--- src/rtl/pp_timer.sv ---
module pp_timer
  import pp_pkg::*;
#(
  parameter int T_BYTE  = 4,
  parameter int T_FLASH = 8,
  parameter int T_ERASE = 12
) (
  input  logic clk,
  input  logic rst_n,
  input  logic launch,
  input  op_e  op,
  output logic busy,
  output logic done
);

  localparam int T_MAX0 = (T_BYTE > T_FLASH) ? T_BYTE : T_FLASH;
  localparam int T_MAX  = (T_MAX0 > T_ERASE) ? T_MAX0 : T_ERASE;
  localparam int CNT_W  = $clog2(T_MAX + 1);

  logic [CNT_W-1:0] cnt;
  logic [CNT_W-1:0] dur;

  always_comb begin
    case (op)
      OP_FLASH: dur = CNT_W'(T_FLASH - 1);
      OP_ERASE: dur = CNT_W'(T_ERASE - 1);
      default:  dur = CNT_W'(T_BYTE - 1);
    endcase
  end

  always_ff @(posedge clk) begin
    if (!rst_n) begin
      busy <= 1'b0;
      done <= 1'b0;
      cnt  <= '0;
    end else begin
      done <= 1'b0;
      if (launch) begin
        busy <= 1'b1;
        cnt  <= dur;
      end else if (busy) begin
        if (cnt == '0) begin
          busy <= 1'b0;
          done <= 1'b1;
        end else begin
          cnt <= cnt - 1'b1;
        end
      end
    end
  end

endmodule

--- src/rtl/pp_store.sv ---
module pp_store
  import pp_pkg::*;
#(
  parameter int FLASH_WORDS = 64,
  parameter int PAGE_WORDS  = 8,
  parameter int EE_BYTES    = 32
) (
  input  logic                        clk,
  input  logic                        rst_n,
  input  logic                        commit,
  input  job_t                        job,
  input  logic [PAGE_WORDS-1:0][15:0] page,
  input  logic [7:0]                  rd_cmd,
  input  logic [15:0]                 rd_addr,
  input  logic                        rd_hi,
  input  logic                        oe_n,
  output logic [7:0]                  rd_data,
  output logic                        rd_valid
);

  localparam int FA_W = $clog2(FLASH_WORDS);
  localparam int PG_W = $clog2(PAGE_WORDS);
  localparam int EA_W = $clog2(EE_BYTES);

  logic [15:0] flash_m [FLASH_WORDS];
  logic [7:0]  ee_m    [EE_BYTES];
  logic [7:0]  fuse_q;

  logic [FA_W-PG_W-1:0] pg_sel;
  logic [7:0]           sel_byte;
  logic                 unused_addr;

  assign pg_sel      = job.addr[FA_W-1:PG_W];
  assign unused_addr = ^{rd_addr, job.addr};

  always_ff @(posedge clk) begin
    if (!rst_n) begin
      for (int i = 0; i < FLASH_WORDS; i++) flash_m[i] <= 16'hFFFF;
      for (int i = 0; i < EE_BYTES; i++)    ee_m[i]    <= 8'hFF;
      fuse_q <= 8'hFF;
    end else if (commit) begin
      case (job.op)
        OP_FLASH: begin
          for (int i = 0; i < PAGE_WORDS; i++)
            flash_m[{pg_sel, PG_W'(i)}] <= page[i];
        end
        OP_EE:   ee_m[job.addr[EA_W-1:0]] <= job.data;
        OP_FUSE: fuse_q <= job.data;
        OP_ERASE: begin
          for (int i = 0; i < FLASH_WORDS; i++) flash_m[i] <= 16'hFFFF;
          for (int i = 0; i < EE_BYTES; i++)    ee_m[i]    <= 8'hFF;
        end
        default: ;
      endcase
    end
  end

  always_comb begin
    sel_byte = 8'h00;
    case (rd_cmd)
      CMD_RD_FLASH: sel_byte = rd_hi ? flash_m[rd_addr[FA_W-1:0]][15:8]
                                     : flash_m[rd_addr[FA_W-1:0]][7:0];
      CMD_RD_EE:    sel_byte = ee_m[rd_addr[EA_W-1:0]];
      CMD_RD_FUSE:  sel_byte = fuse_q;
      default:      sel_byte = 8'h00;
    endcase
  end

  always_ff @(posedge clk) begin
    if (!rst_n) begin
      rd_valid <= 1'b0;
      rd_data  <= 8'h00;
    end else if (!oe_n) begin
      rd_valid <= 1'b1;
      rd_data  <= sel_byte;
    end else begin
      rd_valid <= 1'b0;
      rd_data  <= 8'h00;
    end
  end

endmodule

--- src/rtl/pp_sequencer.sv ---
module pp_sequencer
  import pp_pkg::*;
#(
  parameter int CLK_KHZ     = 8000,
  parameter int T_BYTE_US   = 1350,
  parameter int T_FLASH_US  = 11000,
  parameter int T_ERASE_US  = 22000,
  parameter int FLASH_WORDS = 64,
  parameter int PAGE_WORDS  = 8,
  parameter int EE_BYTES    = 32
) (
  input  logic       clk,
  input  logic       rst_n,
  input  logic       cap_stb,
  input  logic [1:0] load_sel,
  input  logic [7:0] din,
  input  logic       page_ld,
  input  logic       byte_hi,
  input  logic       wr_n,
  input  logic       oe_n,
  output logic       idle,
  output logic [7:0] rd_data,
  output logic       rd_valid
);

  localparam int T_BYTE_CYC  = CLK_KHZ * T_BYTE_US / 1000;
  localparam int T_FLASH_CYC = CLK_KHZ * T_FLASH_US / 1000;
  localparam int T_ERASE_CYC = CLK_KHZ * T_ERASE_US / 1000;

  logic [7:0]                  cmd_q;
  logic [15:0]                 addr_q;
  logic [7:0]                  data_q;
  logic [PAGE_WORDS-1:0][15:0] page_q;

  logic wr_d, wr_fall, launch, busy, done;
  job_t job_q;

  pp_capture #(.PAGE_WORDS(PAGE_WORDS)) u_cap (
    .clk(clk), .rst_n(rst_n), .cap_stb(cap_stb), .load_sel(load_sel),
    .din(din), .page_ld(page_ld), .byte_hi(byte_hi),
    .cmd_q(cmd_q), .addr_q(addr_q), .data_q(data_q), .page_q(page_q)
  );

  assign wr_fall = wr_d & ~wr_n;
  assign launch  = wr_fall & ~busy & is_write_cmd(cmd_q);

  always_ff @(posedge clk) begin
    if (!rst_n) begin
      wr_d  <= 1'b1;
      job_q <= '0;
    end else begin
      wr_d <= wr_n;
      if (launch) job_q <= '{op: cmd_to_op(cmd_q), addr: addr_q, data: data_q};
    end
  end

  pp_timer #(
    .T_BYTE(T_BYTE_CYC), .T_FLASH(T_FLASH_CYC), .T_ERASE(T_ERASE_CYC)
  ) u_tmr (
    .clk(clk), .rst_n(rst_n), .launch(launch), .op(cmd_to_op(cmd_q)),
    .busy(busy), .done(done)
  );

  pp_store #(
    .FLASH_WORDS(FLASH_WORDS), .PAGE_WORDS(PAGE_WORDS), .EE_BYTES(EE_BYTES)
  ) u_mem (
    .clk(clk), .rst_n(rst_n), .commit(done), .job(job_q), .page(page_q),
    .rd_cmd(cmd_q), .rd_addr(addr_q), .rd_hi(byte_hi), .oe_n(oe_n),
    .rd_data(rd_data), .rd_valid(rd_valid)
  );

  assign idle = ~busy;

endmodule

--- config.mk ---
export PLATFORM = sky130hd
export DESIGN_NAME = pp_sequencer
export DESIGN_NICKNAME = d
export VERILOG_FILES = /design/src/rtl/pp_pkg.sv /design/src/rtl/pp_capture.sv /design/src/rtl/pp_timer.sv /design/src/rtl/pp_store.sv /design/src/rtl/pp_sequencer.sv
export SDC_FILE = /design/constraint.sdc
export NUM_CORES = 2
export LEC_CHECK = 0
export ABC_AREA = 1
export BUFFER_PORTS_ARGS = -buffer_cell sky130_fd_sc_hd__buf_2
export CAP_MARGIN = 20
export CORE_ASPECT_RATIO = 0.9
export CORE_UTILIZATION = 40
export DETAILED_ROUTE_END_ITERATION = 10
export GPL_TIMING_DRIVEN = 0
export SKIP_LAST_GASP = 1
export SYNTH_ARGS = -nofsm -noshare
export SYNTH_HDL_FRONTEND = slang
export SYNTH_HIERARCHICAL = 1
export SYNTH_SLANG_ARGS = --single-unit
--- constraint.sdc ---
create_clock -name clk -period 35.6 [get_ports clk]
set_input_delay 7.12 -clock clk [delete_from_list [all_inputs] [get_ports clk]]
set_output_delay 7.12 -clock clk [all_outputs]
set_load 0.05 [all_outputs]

************

> _Assignment_:
Extract the first line above and each line after it up to and including the one with "logic [15:0] flash_m [FLASH_WORDS];", please, exactly and with nothing else.

> _Reply to the task_:
--- src/rtl/pp_timer.sv ---
module pp_timer
  import pp_pkg::*;
#(
  parameter int T_BYTE  = 4,
  parameter int T_FLASH = 8,
  parameter int T_ERASE = 12
) (
  input  logic clk,
  input  logic rst_n,
  input  logic launch,
  input  op_e  op,
  output logic busy,
  output logic done
);

  localparam int T_MAX0 = (T_BYTE > T_FLASH) ? T_BYTE : T_FLASH;
  localparam int T_MAX  = (T_MAX0 > T_ERASE) ? T_MAX0 : T_ERASE;
  localparam int CNT_W  = $clog2(T_MAX + 1);

  logic [CNT_W-1:0] cnt;
  logic [CNT_W-1:0] dur;

  always_comb begin
    case (op)
      OP_FLASH: dur = CNT_W'(T_FLASH - 1);
      OP_ERASE: dur = CNT_W'(T_ERASE - 1);
      default:  dur = CNT_W'(T_BYTE - 1);
    endcase
  end

  always_ff @(posedge clk) begin
    if (!rst_n) begin
      busy <= 1'b0;
      done <= 1'b0;
      cnt  <= '0;
    end else begin
      done <= 1'b0;
      if (launch) begin
        busy <= 1'b1;
        cnt  <= dur;
      end else if (busy) begin
        if (cnt == '0) begin
          busy <= 1'b0;
          done <= 1'b1;
        end else begin
          cnt <= cnt - 1'b1;
        end
      end
    end
  end

endmodule

--- src/rtl/pp_store.sv ---
module pp_store
  import pp_pkg::*;
#(
  parameter int FLASH_WORDS = 64,
  parameter int PAGE_WORDS  = 8,
  parameter int EE_BYTES    = 32
) (
  input  logic                        clk,
  input  logic                        rst_n,
  input  logic                        commit,
  input  job_t                        job,
  input  logic [PAGE_WORDS-1:0][15:0] page,
  input  logic [7:0]                  rd_cmd,
  input  logic [15:0]                 rd_addr,
  input  logic                        rd_hi,
  input  logic                        oe_n,
  output logic [7:0]                  rd_data,
  output logic                        rd_valid
);

  localparam int FA_W = $clog2(FLASH_WORDS);
  localparam int PG_W = $clog2(PAGE_WORDS);
  localparam int EA_W = $clog2(EE_BYTES);

  logic [15:0] flash_m [FLASH_WORDS];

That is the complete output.